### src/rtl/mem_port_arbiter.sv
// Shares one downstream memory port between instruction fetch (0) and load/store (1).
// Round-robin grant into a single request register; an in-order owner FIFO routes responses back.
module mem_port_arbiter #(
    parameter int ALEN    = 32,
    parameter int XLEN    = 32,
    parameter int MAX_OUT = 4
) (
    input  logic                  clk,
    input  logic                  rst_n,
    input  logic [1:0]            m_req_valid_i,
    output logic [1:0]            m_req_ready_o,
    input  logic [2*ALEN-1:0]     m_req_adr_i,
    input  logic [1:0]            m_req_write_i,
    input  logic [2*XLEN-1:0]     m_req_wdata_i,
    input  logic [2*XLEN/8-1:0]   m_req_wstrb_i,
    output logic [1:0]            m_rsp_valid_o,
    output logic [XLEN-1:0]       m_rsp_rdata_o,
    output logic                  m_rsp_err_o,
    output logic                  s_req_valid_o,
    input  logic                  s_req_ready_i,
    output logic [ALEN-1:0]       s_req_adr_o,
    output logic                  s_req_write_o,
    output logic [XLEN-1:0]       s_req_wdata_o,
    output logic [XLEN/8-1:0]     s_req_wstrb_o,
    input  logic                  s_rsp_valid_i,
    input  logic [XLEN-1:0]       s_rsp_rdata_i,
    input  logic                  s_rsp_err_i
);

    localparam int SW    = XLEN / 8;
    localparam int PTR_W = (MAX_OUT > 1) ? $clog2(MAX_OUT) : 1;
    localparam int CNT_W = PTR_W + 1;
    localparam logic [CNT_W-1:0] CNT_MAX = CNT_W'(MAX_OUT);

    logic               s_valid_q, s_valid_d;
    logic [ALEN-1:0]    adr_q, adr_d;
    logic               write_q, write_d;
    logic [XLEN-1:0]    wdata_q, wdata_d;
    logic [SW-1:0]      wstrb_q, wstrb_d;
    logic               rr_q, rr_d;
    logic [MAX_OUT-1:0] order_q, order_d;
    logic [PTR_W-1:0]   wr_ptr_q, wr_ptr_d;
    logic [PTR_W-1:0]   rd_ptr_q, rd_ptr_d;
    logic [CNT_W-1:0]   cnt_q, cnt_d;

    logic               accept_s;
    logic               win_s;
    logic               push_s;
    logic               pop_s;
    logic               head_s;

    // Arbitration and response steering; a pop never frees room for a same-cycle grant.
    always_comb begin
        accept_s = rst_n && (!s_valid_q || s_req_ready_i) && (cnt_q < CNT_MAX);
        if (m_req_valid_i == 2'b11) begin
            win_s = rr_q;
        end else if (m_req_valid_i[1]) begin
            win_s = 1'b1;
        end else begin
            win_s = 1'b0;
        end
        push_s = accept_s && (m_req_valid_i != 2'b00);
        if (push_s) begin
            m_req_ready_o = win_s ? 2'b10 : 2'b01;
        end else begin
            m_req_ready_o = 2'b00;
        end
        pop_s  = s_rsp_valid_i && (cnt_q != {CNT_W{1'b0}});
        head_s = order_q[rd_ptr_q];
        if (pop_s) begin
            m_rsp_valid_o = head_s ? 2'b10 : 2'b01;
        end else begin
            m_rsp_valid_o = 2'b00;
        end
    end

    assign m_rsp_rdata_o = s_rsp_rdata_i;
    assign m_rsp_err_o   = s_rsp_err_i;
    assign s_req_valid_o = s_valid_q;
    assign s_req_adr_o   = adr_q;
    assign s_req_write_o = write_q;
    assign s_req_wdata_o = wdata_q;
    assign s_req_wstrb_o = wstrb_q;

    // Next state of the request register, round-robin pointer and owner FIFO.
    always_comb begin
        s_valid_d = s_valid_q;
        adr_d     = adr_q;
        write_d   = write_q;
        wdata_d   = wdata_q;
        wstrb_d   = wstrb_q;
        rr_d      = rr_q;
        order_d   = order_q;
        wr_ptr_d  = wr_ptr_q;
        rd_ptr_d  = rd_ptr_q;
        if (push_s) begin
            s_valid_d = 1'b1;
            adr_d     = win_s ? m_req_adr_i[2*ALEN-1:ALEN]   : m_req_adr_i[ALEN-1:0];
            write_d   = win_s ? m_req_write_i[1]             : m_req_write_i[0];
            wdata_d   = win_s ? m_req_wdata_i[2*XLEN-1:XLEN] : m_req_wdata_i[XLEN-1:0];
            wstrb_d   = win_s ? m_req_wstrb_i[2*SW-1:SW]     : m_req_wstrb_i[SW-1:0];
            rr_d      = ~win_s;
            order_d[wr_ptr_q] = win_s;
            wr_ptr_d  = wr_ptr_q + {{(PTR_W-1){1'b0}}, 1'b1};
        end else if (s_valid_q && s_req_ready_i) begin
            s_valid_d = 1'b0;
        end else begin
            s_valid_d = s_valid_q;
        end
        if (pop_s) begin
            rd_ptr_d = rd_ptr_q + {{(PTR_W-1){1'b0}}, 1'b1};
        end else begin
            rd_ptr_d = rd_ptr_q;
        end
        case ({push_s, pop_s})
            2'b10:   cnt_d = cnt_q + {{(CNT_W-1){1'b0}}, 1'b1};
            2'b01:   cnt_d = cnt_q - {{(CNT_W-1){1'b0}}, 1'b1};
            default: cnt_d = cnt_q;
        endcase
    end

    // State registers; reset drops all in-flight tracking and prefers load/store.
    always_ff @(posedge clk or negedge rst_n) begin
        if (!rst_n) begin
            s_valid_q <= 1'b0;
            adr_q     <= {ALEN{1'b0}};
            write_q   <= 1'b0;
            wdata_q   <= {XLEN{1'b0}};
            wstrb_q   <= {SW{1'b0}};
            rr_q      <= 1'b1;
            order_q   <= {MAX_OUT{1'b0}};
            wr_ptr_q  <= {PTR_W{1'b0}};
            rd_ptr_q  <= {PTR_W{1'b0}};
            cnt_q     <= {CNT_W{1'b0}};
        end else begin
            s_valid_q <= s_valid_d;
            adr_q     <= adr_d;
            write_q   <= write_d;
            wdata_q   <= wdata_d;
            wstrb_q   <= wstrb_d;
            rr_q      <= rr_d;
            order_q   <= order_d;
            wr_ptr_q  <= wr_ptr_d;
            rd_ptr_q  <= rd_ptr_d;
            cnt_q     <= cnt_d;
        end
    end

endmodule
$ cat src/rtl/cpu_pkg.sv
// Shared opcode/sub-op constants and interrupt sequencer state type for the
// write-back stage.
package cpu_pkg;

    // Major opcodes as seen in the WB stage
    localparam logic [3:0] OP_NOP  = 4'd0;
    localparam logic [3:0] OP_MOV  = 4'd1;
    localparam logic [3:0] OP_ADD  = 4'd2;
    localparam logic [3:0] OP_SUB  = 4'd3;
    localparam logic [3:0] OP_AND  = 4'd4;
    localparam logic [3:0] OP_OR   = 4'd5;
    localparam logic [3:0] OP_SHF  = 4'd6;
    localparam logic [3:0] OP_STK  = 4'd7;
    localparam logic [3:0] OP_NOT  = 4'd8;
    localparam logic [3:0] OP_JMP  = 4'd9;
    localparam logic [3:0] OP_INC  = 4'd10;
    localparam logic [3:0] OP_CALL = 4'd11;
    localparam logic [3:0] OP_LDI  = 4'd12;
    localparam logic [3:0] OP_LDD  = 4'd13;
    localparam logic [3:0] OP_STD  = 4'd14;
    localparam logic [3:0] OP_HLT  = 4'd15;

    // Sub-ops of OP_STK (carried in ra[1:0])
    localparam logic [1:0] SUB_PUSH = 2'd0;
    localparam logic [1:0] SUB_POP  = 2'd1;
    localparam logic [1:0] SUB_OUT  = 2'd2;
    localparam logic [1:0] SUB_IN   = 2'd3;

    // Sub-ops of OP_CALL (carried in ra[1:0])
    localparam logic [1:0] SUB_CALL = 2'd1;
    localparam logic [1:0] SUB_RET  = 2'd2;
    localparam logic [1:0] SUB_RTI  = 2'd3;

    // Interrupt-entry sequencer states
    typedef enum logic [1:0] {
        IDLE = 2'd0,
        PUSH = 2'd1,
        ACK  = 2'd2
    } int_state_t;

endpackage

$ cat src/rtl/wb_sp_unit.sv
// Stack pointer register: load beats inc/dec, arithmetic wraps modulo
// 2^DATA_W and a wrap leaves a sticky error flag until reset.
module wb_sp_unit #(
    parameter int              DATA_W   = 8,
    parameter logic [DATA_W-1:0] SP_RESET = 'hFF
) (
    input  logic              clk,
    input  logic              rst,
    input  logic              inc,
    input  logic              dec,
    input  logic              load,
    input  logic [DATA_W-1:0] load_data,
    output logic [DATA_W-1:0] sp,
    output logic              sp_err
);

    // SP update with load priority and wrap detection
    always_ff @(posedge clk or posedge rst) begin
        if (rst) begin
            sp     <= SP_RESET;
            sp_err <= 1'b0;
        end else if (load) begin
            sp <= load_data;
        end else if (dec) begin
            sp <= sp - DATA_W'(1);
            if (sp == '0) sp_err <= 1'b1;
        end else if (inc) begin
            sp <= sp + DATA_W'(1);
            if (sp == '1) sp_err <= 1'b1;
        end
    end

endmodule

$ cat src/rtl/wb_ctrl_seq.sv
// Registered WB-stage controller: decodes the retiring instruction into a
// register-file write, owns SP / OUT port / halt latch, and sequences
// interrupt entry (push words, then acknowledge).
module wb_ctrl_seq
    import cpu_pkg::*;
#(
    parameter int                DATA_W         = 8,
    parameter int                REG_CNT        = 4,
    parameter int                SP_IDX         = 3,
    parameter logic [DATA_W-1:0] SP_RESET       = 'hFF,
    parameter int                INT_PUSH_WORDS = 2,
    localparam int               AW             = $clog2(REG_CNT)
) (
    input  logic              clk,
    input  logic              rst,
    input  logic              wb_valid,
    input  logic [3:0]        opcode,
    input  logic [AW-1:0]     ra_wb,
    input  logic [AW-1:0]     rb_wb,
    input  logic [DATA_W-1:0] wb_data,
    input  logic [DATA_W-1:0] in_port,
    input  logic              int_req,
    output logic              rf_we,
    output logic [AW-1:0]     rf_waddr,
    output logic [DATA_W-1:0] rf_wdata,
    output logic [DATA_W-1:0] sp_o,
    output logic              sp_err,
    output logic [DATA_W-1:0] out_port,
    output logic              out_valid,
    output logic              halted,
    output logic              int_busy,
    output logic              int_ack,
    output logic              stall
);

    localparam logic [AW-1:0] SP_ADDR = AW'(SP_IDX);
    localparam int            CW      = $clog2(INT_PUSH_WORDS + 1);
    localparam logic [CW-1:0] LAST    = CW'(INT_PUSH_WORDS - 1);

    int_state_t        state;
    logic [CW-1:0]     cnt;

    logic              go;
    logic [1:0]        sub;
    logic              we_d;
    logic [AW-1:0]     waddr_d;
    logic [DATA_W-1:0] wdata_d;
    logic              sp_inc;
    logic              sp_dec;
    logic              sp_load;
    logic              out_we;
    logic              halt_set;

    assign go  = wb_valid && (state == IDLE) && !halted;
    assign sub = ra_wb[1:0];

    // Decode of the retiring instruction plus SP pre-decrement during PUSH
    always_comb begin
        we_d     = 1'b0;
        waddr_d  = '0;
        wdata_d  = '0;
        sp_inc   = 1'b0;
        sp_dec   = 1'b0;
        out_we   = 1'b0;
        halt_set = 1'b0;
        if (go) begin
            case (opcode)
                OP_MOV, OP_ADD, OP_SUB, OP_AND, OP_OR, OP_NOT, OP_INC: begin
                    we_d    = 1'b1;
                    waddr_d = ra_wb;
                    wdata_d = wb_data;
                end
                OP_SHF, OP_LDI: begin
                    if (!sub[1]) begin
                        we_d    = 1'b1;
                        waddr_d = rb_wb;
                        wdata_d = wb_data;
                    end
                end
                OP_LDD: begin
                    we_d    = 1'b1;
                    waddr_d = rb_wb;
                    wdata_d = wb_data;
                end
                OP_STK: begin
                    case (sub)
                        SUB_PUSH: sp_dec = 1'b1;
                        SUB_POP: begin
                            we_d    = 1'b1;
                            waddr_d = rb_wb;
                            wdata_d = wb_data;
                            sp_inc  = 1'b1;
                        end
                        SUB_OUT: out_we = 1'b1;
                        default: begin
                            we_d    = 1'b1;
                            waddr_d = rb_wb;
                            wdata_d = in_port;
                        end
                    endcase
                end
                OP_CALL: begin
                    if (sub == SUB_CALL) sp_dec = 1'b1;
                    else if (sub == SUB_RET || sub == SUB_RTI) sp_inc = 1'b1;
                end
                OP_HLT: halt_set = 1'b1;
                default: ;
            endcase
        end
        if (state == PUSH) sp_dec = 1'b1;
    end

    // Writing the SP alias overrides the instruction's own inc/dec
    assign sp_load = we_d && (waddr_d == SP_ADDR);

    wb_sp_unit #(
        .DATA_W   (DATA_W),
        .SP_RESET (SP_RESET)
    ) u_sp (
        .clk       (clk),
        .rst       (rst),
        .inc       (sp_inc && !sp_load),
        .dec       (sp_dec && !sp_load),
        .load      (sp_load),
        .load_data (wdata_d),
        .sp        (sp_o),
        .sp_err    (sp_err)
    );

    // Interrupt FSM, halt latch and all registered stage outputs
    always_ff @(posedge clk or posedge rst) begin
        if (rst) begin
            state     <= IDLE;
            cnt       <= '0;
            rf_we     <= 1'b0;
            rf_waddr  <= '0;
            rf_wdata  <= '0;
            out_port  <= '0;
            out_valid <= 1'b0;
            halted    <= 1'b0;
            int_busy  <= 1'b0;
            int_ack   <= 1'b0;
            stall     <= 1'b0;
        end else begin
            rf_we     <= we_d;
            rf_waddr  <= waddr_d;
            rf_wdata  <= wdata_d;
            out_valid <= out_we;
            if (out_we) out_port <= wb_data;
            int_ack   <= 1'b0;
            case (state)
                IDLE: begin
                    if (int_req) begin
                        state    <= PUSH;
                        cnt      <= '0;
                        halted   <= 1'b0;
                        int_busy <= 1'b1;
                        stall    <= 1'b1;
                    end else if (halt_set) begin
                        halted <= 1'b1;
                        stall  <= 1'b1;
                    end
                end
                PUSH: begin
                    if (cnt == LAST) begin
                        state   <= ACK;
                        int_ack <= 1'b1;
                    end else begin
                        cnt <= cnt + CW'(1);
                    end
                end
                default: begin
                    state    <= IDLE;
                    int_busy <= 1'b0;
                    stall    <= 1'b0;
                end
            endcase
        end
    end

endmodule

*-*-*

■ **Assignment**
Locate all lines in the listing above with the word "robin". Copy them.

■ **Response to this task**
// Round-robin grant into a single request register; an in-order owner FIFO routes responses back.
    // Next state of the request register, round-robin pointer and owner FIFO.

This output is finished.